Naruto pokiwał tylko głową, nie będąc jednak do końca pewny czy faktycznie lepiej. Widok rywala
w pełnej okazałości spowodował u niego jakieś dziwne wahania temperatury ciała,
co rusz przechodziły go fale gorąca, pomieszane z dreszczami, a sensacje w dolnych
częściach brzucha przybrały na sile. Odruchowo przewiesił ręcznik tak, żeby
zasłaniał to i owo. Nie mógł przewidzieć, jak zareaguje, gdy ten cholerny
geniusz zbliży się do niego jeszcze o krok, a nie chciał być narażony na jego docinki.

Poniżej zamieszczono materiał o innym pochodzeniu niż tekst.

$ cat src/rtl/intdiv_r16_ctrl_if.sv
// Handshake and status bundle between the radix-16 divider controller and its requester/datapath.
// Latency: none (wires only).
// Backpressure: start_valid_i/start_ready_o accepts requests; finish_valid_o/finish_ready_i returns results.
interface intdiv_r16_ctrl_if #(
  parameter int LZC_W = 5
);
  logic             start_valid_i;
  logic             start_ready_o;
  logic [LZC_W-1:0] dividend_lzc_i;
  logic [LZC_W-1:0] divisor_lzc_i;
  logic             divisor_zero_i;
  logic             dividend_zero_i;
  logic             finish_valid_o;
  logic             finish_ready_i;
  logic             pre_en_o;
  logic             iter_en_o;
  logic             iter_first_o;
  logic             iter_last_o;
  logic             post_en_o;
  logic [1:0]       rem_align_o;
  logic             early_finish_o;
  logic             div_zero_o;

  // Controller side
  modport slave (
    input  start_valid_i, dividend_lzc_i, divisor_lzc_i, divisor_zero_i,
           dividend_zero_i, finish_ready_i,
    output start_ready_o, finish_valid_o, pre_en_o, iter_en_o, iter_first_o,
           iter_last_o, post_en_o, rem_align_o, early_finish_o, div_zero_o
  );

  // Requester / datapath side
  modport master (
    output start_valid_i, dividend_lzc_i, divisor_lzc_i, divisor_zero_i,
           dividend_zero_i, finish_ready_i,
    input  start_ready_o, finish_valid_o, pre_en_o, iter_en_o, iter_first_o,
           iter_last_o, post_en_o, rem_align_o, early_finish_o, div_zero_o
  );
endinterface

$ cat src/rtl/intdiv_r16_ctrl.sv
// Sequencer for the radix-16 SRT divider: IDLE -> PRE -> ITER x N -> POST -> DONE, N from operand LZCs.
// Latency: N+3 cycles normal, 3 cycles early finish, 2 cycles divide-by-zero (accept to finish_valid_o).
// Backpressure: accepts only in IDLE; holds DONE with all outputs stable until finish_ready_i.
module intdiv_r16_ctrl #(
  parameter int D_W   = 32,
  parameter int LZC_W = $clog2(D_W),
  parameter int CNT_W = $clog2(D_W / 4)
) (
  input logic              clk,
  input logic              rst,
  intdiv_r16_ctrl_if.slave bus
);

  typedef enum logic [4:0] {
    IDLE = 5'b00001,
    PRE  = 5'b00010,
    ITER = 5'b00100,
    POST = 5'b01000,
    DONE = 5'b10000
  } state_t;

  state_t           state;
  state_t           state_nxt;
  logic [CNT_W-1:0] iter_cnt;
  logic             first_q;
  logic             early_q;
  logic             zero_q;
  logic [1:0]       rem_align_q;
  logic [LZC_W:0]   lzc_diff;
  logic             diff_neg;
  logic             go_iter;

  // Unsigned subtraction one bit wider than the counts; the MSB is the sign.
  assign lzc_diff = {1'b0, bus.divisor_lzc_i} - {1'b0, bus.dividend_lzc_i};
  assign diff_neg = lzc_diff[LZC_W];
  assign go_iter  = (state == PRE) && (state_nxt == ITER);

  // State register
  always_ff @(posedge clk) begin
    if (rst) state <= IDLE;
    else     state <= state_nxt;
  end

  // Next-state selection and output decode; outputs depend only on registered state/flags
  always_comb begin
    state_nxt          = state;
    bus.start_ready_o  = 1'b0;
    bus.finish_valid_o = 1'b0;
    bus.pre_en_o       = 1'b0;
    bus.iter_en_o      = 1'b0;
    bus.iter_first_o   = 1'b0;
    bus.iter_last_o    = 1'b0;
    bus.post_en_o      = 1'b0;
    bus.rem_align_o    = rem_align_q;
    bus.early_finish_o = early_q;
    bus.div_zero_o     = zero_q;
    case (state)
      IDLE: begin
        bus.start_ready_o = 1'b1;
        if (bus.start_valid_i) state_nxt = PRE;
      end
      PRE: begin
        bus.pre_en_o = 1'b1;
        // Divide-by-zero wins over the zero-dividend / small-dividend shortcut.
        if (bus.divisor_zero_i)                   state_nxt = DONE;
        else if (bus.dividend_zero_i || diff_neg) state_nxt = POST;
        else                                      state_nxt = ITER;
      end
      ITER: begin
        bus.iter_en_o    = 1'b1;
        bus.iter_first_o = first_q;
        bus.iter_last_o  = (iter_cnt == '0);
        if (iter_cnt == '0) state_nxt = POST;
      end
      POST: begin
        bus.post_en_o = 1'b1;
        state_nxt     = DONE;
      end
      DONE: begin
        bus.finish_valid_o = 1'b1;
        if (bus.finish_ready_i) state_nxt = IDLE;
      end
      default: state_nxt = IDLE;
    endcase
  end

  // Operation context: iteration counter, alignment and result-type flags captured in PRE
  always_ff @(posedge clk) begin
    if (rst) begin
      iter_cnt    <= '0;
      first_q     <= 1'b0;
      early_q     <= 1'b0;
      zero_q      <= 1'b0;
      rem_align_q <= 2'd0;
    end else begin
      case (state)
        PRE: begin
          zero_q  <= bus.divisor_zero_i;
          early_q <= !bus.divisor_zero_i && (bus.dividend_zero_i || diff_neg);
          if (go_iter) begin
            // N-1 = lzc_diff >> 2 for a non-negative difference
            iter_cnt    <= lzc_diff[LZC_W-1:2];
            rem_align_q <= lzc_diff[1:0];
            first_q     <= 1'b1;
          end
        end
        ITER: begin
          first_q <= 1'b0;
          if (iter_cnt != '0) iter_cnt <= iter_cnt - 1'b1;
        end
        DONE: begin
          if (bus.finish_ready_i) begin
            early_q     <= 1'b0;
            zero_q      <= 1'b0;
            rem_align_q <= 2'd0;
          end
        end
        default: ;
      endcase
    end
  end

endmodule
$ cat src/flat_wrapper.sv
// flat-port wrapper written by rule: the top's interface ports become plain ports
module intdiv_r16_ctrl_flat 
#(
  parameter int D_W   = 32,
  parameter int LZC_W = $clog2(D_W),
  parameter int CNT_W = $clog2(D_W / 4)
)
  (clk, rst, bus_start_valid_i, bus_dividend_lzc_i, bus_divisor_lzc_i, bus_divisor_zero_i, bus_dividend_zero_i, bus_finish_ready_i, bus_start_ready_o, bus_finish_valid_o, bus_pre_en_o, bus_iter_en_o, bus_iter_first_o, bus_iter_last_o, bus_post_en_o, bus_rem_align_o, bus_early_finish_o, bus_div_zero_o);
  intdiv_r16_ctrl_if #(.LZC_W(LZC_W)) bus_i ();
  input logic clk;
  input logic rst;
  input wire logic [$bits(bus_i.start_valid_i)-1:0] bus_start_valid_i;
  input wire logic [$bits(bus_i.dividend_lzc_i)-1:0] bus_dividend_lzc_i;
  input wire logic [$bits(bus_i.divisor_lzc_i)-1:0] bus_divisor_lzc_i;
  input wire logic [$bits(bus_i.divisor_zero_i)-1:0] bus_divisor_zero_i;
  input wire logic [$bits(bus_i.dividend_zero_i)-1:0] bus_dividend_zero_i;
  input wire logic [$bits(bus_i.finish_ready_i)-1:0] bus_finish_ready_i;
  output wire logic [$bits(bus_i.start_ready_o)-1:0] bus_start_ready_o;
  output wire logic [$bits(bus_i.finish_valid_o)-1:0] bus_finish_valid_o;
  output wire logic [$bits(bus_i.pre_en_o)-1:0] bus_pre_en_o;
  output wire logic [$bits(bus_i.iter_en_o)-1:0] bus_iter_en_o;
  output wire logic [$bits(bus_i.iter_first_o)-1:0] bus_iter_first_o;
  output wire logic [$bits(bus_i.iter_last_o)-1:0] bus_iter_last_o;
  output wire logic [$bits(bus_i.post_en_o)-1:0] bus_post_en_o;
  output wire logic [$bits(bus_i.rem_align_o)-1:0] bus_rem_align_o;
  output wire logic [$bits(bus_i.early_finish_o)-1:0] bus_early_finish_o;
  output wire logic [$bits(bus_i.div_zero_o)-1:0] bus_div_zero_o;
  assign bus_i.start_valid_i = bus_start_valid_i;
  assign bus_i.dividend_lzc_i = bus_dividend_lzc_i;
  assign bus_i.divisor_lzc_i = bus_divisor_lzc_i;
  assign bus_i.divisor_zero_i = bus_divisor_zero_i;
  assign bus_i.dividend_zero_i = bus_dividend_zero_i;
  assign bus_i.finish_ready_i = bus_finish_ready_i;
  assign bus_start_ready_o = bus_i.start_ready_o;
  assign bus_finish_valid_o = bus_i.finish_valid_o;
  assign bus_pre_en_o = bus_i.pre_en_o;
  assign bus_iter_en_o = bus_i.iter_en_o;
  assign bus_iter_first_o = bus_i.iter_first_o;
  assign bus_iter_last_o = bus_i.iter_last_o;
  assign bus_post_en_o = bus_i.post_en_o;
  assign bus_rem_align_o = bus_i.rem_align_o;
  assign bus_early_finish_o = bus_i.early_finish_o;
  assign bus_div_zero_o = bus_i.div_zero_o;
  intdiv_r16_ctrl #(.D_W(D_W), .LZC_W(LZC_W), .CNT_W(CNT_W)) u_core (.clk(clk), .rst(rst), .bus(bus_i));
endmodule
$ cat config.mk
export PLATFORM = sky130hd
export DESIGN_NAME = intdiv_r16_ctrl_flat
export DESIGN_NICKNAME = d
export VERILOG_FILES = /design/src/rtl/intdiv_r16_ctrl_if.sv /design/src/rtl/intdiv_r16_ctrl.sv /design/src/flat_wrapper.sv
export SDC_FILE = /design/constraint.sdc
export NUM_CORES = 1
export LEC_CHECK = 0
export BUFFER_PORTS_ARGS = -buffer_cell sky130_fd_sc_hd__buf_2
export CORE_MARGIN = 2
export CORE_UTILIZATION = 44
export DETAILED_ROUTE_END_ITERATION = 10
export PLACE_DENSITY = 0.75
export RECOVER_POWER = 25
export SYNTH_ARGS = -nofsm -noshare
export SYNTH_HDL_FRONTEND = slang
export SYNTH_SLANG_ARGS = --single-unit
$ cat constraint.sdc
create_clock -name clk -period 1.6 [get_ports clk]
set_input_delay 0.08 -clock clk [delete_from_list [all_inputs] [get_ports clk]]
set_output_delay 0.08 -clock clk [all_outputs]
set_load 0.005 [all_outputs]
After elaboration in Yosys (flattened, before gate mapping)
Cells that the tools add are included.
W data, S select, Z words.

word-level totals
  logic and storage cells = 53
  output and inout port bits = 11
  input bits = 16
  flip-flop bits (word level) = 13

operators by class
  reduce and logical (&&, ||, !) cells = 12
  equality and inequality tests = 9
  add/sub/neg operators = 2
  muxes and demuxes = 24

operator list
  kind                   count
  $pmux W5 S5            1
  $mux W5                4
  $eq A5 B3 Y1 const B   2
  $mux W1                9
  $mux W3                2
  $pmux W1 S2            3
  $pmux W3 S2            1
  $reduce_and A3 Y1      2
  $sub A5 B5 Y6          1
  $eq A5 B1 Y1 const B   1
  $eq A5 B2 Y1 const B   1
  $eq A5 B4 Y1 const B   1
  $eq A5 B5 Y1 const B   1
  $mux W2                2
  $mux W4                1
  $ne A2 B1 Y1 const B   2
  $pmux W2 S2            1
  $reduce_and A2 Y1      2
  $reduce_bool A2 Y1     2
  $logic_not A3 Y1       1
  $reduce_bool A3 Y1     1
  $sub A3 B1 Y3 const B  1
  $logic_and A1 B1 Y1    2
  $ne A2 B2 Y1 const B   1
  other kinds (2)        2

Longest topological paths before layout
  depth in word-level cells = 9
  depth in mapped cells = 9
  depth with buffers taken out = 9

Worst setup path after synthesis
Ideal clock, no wire load.

  kind = in2reg
  start point = in bus_dividend_lzc_i[1]
  end point = reg u_core.iter_cnt[1]
  path buffers = 0
  setup time = 0.135 ns
  data arrival time = 1.514 ns
  setup slack = -0.049 ns
  data required time = 1.465 ns
  cell stages on the path = 7
  cell sequence = inv_1 -> ha_1 -> nor2b_1 -> o2111ai_1 -> a2111o_1 -> a221oi_1 -> a211oi_1

between the ends
  cells in the longest elaborated chain, start to end = 9
  elaborated cells on any way between the ends = 11
  those cells by class = add/sub (1); eq/ne (2); mux (5); reduce/logical (3)

RTL lines
  item                                RTL line                RTL
  start, declared                     flat_wrapper.sv:13      input wire logic [$bits(bus_i.dividend_lzc_i)-1:0] bus_dividend_lzc_i;
  $sub A5 B5 Y6 (*)                   intdiv_r16_ctrl.sv:34   assign lzc_diff = {1'b0, bus.divisor_lzc_i} - {1'b0, bus.dividend_lzc_i};
  $logic_or A1 B1 Y1                  intdiv_r16_ctrl.sv:66   else if (bus.dividend_zero_i || diff_neg) state_nxt = POST;
  $mux W4                             intdiv_r16_ctrl.sv:66
  $mux W5                             intdiv_r16_ctrl.sv:65   if (bus.divisor_zero_i) state_nxt = DONE;
  $pmux W5 S5                         intdiv_r16_ctrl.sv:57   case (state)
  $eq A5 B3 Y1                        intdiv_r16_ctrl.sv:36   assign go_iter = (state == PRE) && (state_nxt == ITER);
  $logic_and A1 B1 Y1                 intdiv_r16_ctrl.sv:36
  $ne A2 B1 Y1 (no source line)       --
  $reduce_and A3 Y1 (no source line)  --
  end signal, assigned                intdiv_r16_ctrl.sv:102  iter_cnt <= lzc_diff[LZC_W-1:2];
  end signal, assigned                intdiv_r16_ctrl.sv:109  if (iter_cnt != '0) iter_cnt <= iter_cnt - 1'b1;
  end, declared                       intdiv_r16_ctrl.sv:24   logic [CNT_W-1:0] iter_cnt;

Every way passes the cells marked *; elsewhere a longest branch is shown, timed or not. The select of a mux whose other input is x is not followed.
A chain may end at the register's enable or synchronous reset.

Final worst setup path
  start point = reg u_core.state[4]
  end point = reg u_core.iter_cnt[1]

between the ends
  cells in the longest elaborated chain, start to end = 6
  elaborated cells on any way between the ends = 16
  those cells by class = eq/ne (8); mux (5); reduce/logical (3)

RTL lines
  item                                        RTL line               RTL
  start, declared                             intdiv_r16_ctrl.sv:22  state_t state;
  start signal, assigned                      intdiv_r16_ctrl.sv:41  else state <= state_nxt;
  $eq A5 B5 Y1, or another cell as far along  intdiv_r16_ctrl.sv:57
  $pmux W5 S5                                 intdiv_r16_ctrl.sv:57
  $eq A5 B3 Y1                                intdiv_r16_ctrl.sv:36
  $logic_and A1 B1 Y1                         intdiv_r16_ctrl.sv:36
  $ne A2 B1 Y1 (no source line)               --
  $reduce_and A3 Y1 (no source line)          --

Parallel ways exist; a longest one is shown, timed or not.

==> results.yml <==
outcome:
  outcome: "finished, final reports clean"
layout:
  final_util_pct: 64.1
  area_delta_synth_final_pct: 41.1
  nNetsFinal: 174
  layout.cells.non_filler: 176
  fill_cells: 190
  drive_above_1_share_pct: 40.3
  diodes: 0
die:
  start_util_pct: 45.4
  rows: 16
  die-width_um: 48.6
  ios: 27
  die_h_um: 48.6
  core_um2: 1920
  die_area_um2: 2360
worst_hold_path:
  hp-class: "in2reg"
synthesis:
  syn_inst: 104
  synth.yosys.seq_area_share_pct: 29.8
  synthSimpleGateAreaFrac_pct: 25.2
  yosys-top-cells-area: "dfxtp_1 (30%), ha_1 (10%), inv_1 (5.2%), a21oi_1 (4.0%), nor2_1 (3.9%)"
  synth_top_family_by_area: "simple AND/OR/NAND/NOR gates"
  synth_compound_area_share_pct: 20.9
  synthAdderAreaFrac_pct: 12.3
  synth_top_area_share_pct: 29.8
  synth.net_count: 128
  synthXorXnorAreaFrac_pct: 4.01
  synth_edf_count: 0
  yosys.area.top_type: "dfxtp_1"
  muxShareOfSynthArea_pct: 1.72
  ys_warn_count: 0
  synth_seq_cells: 13
  async_reset_ff_share_pct: 0
  ys.flop_type: "dfxtp_1"
  synth_cell_types: 41
  synth_area_um2: 873
  avgSynthCellArea_um2: 8.40
pwr:
  power-per-cell-area_nw_per_um2: 593
  peakVddDrop_uv: 415
  p_leak_uw: 0.000588
  power_uw: 730
routing:
  drt_first_iter_violations: 20
  wl_per_cell_um: 12.2
  routed-via-count: 921
  first_pass_iters: 4
  ant_nets: 0
  drt-total-wl_mm: 2.15
  viasPerCell: 5.23
  drcViolationCount: 0
job:
  drv_cap: 0
global_route:
  grt_pass1_vias: 840
  grt_pass1_wl_mm: 3.74
  grt_max_degree: 11
  grt-ovfl-total: 0
  grt_util_all_layers_pct: 20.3
  antenna_found_initial: 0
placed_design:
  place_ws_ns: -0.312
  gp_congestion: 0.897
  place_inst: 171
  port-buffer-count: 26
  dp_hpwl_mm: 1.73
sta:
  worst_slack_ns: 0.0144
  skew_ns: 0.00211
  min_period_ns: 1.59
  post-route-period-util_pct: 99.1
  maxSlewViolCount: 0
  finalHoldViolCount: 0
  slew_headroom_pct: 75.2
  worst_slew_pin_slew_ns: 0.371
  rsz0062_at_grt: "yes"
  clock.fmax_mhz: 631
  setup_viol: 0
clock_tree:
  clkLatencyLatePin_ns: 0.28
  cts_sinks: 13
  clock_path_buffers: 2
  htree_levels: 1
  clkTransAtPathRegs_ns: 0.08
  cts_root_buf: "clkbuf_4"
  cts_tree: "done"
  ctsHoldBuffers: 0
  cts_buffers: 3
critical_path:
  cp.required_ns: 1.77
  slowest_delay_ns: 0.42
  crit_slowest_cell: "a2111o_1"
  critPathArrivalTime_ns: 1.75
  cp-start-kind: "register"
  path_cells: "nor3_4, nand3b_4, a2111o_1, a221oi_2, a211oi_1"
  critPathKind: "reg2reg"
  worst_setup_path_end_kind: "register"
  cp_max_fo: 6
==> final cells by class <==
type	count	area, um2	share of cell area (%)
sequential	13	263	21.3
multi-input combinational	77	598	48.5
inverter	13	61.3	4.97
tap	27	33.8	2.74
timing repair buffer	42	250	20.3
clock buffer	4	26.3	2.13
==> placed cells by master (no fill, tap or decap), types with 2 or more instances in the layout <==
| cell | Yosys | final |
|---|---|---|
| inv_1 | 12 | 11 |
| xnor2_1 | 2 | 2 |
| nor3b_1 | 2 | 2 |
| a31oi_1 | 3 | 3 |
| nand3_1 | 5 | 4 |
| ha_1 | 7 | 6 |
| clkbuf_4 | 0 | 3 |
| xor2_1 | 2 | 2 |
| buf_2 | 0 | 26 |
| dfxtp_2 | 0 | 2 |
| buf_4 | 0 | 16 |
| a21oi_1 | 7 | 7 |
| o21ai_0 | 2 | 2 |
| nand2_1 | 6 | 6 |
| nor2b_1 | 3 | 2 |
| o211ai_1 | 2 | 2 |
| a21o_1 | 2 | 2 |
| and2_1 | 2 | 2 |
| dfxtp_1 | 13 | 11 |
| nor2_1 | 9 | 9 |
==> power by group <==
part | switching, uW | internal [uW]
Sequential | 7.60 | 331
Clock | 108 | 97.0
Combinational | 91.4 | 95.7
==> metal layers <==
metal	global-route usage, %	share of wire [%]
met1	24.8	44
met2	34.5	48
met3	5.86	6.8
met4	6.67	1.3
met5	0	0
==> per-stage QoR <==
step                      setup TNS, ns  area, um2  hold slack [ns]
final                                 0       1230           0.0213
after global routing             -0.160       1230           0.0379
after CTS                      -0.00454       1220           0.0130
after detailed placement          -1.44       1190            0.327
after global placement           -0.984       1190            0.308
after floorplan                 -0.0178        918            0.211
==> cell families after synthesis <==
kind of cell	after synthesis
xor+xnor	4
compound gates	26
simple gates	38
mux	1
buf+inv	14
flops	13
fa+ha+maj	8
==> synthesized netlist by cell type (2+ instances only) <==
master    count
xnor2_1       2
inv_1        12
o211ai_1      2
nand2_1       6
and2_1        2
ha_1          7
a21o_1        2
nor2b_1       3
a21oi_1       7
xor2_1        2
nor3b_1       2
nor2_1        9
nand3_1       5
o21ai_0       2
dfxtp_1      13
a31oi_1       3
==> final timing paths <==
path	start	endpoint	slack [ns]	cells past startpoint
worst min register to register	u_core.first_q$_SDFFE_PP0P_	u_core.first_q$_SDFFE_PP0P_	0.46	2
worst max register to register	u_core.state[4]$_SDFF_PP0_	u_core.iter_cnt[1]$_SDFFE_PP0P_	0.01	5
worst max-delay path	u_core.state[4]$_SDFF_PP0_	u_core.iter_cnt[1]$_SDFFE_PP0P_	0.01	5
worst min-delay path	bus_start_valid_i	u_core.state[0]$_SDFF_PP1_	0.02	2
==> critical path, delay by kind of cell, from the launching register on <==
family,cells,cell delay (ns)
AOI/OAI and AO/OA,3,0.78
DFF,1,0.35
and+or+nand+nor,2,0.34
==> sequential cells by signal (all words and copies together) (netlist names) <==
signal,count
u_core.first_q,1
u_core.state,5
u_core.bus.rem_align_o,2
u_core.bus.div_zero_o,1
u_core.iter_cnt,3
u_core.bus.early_finish_o,1
==> timing repair <==
action	in CTS	in global routing
gates resized for setup	1	2
buffers inserted	0	1
cloned	0	0
pin swaps	0	5
setup endpoints to repair	1	4
(Power assumes the default switching activity.)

– Wiesz, ty naprawdę jesteś młotkiem. – Sasuke
stanął na wprost niego, a spojrzenie czarnych oczu przewiercało na wskroś.
– Nie nazywaj mnie tak, do cholery, ty draniu. – Chciał,
żeby zabrzmiało stanowczo, ale wyszło jakoś słabo. Już nie pierwszy raz „drań”,
będąc tak blisko, odbierał mu całą pewność siebie.
– Powiedz, co ja mam z tobą zrobić? Jesteś najmniej
domyślną osobą, jaką znam – westchnął Sasuke.
– Nieprawda!
– Hn… Nieprawda, mówisz? Skoro tak… – Wsunął place
między blond kosmyki i przyciągnął Naruto do siebie. – Do zobaczenia jutro –
wyszeptał mu prosto w usta, powodując niebezpieczne zawirowania w podbrzuszu, a
następnie otarł się całym ciałem, wymijając go. Trzasnęły zamykane drzwi, ale Naruto
dalej gapił się w miejsce, gdzie jeszcze przed chwilą chłopak stał.
– Niech to szlag – zreflektował się po chwili i
rzucając w złości ręcznikiem, wszedł pod natrysk. O tak, zimna woda była w tym
momencie czymś, czego potrzebował najbardziej.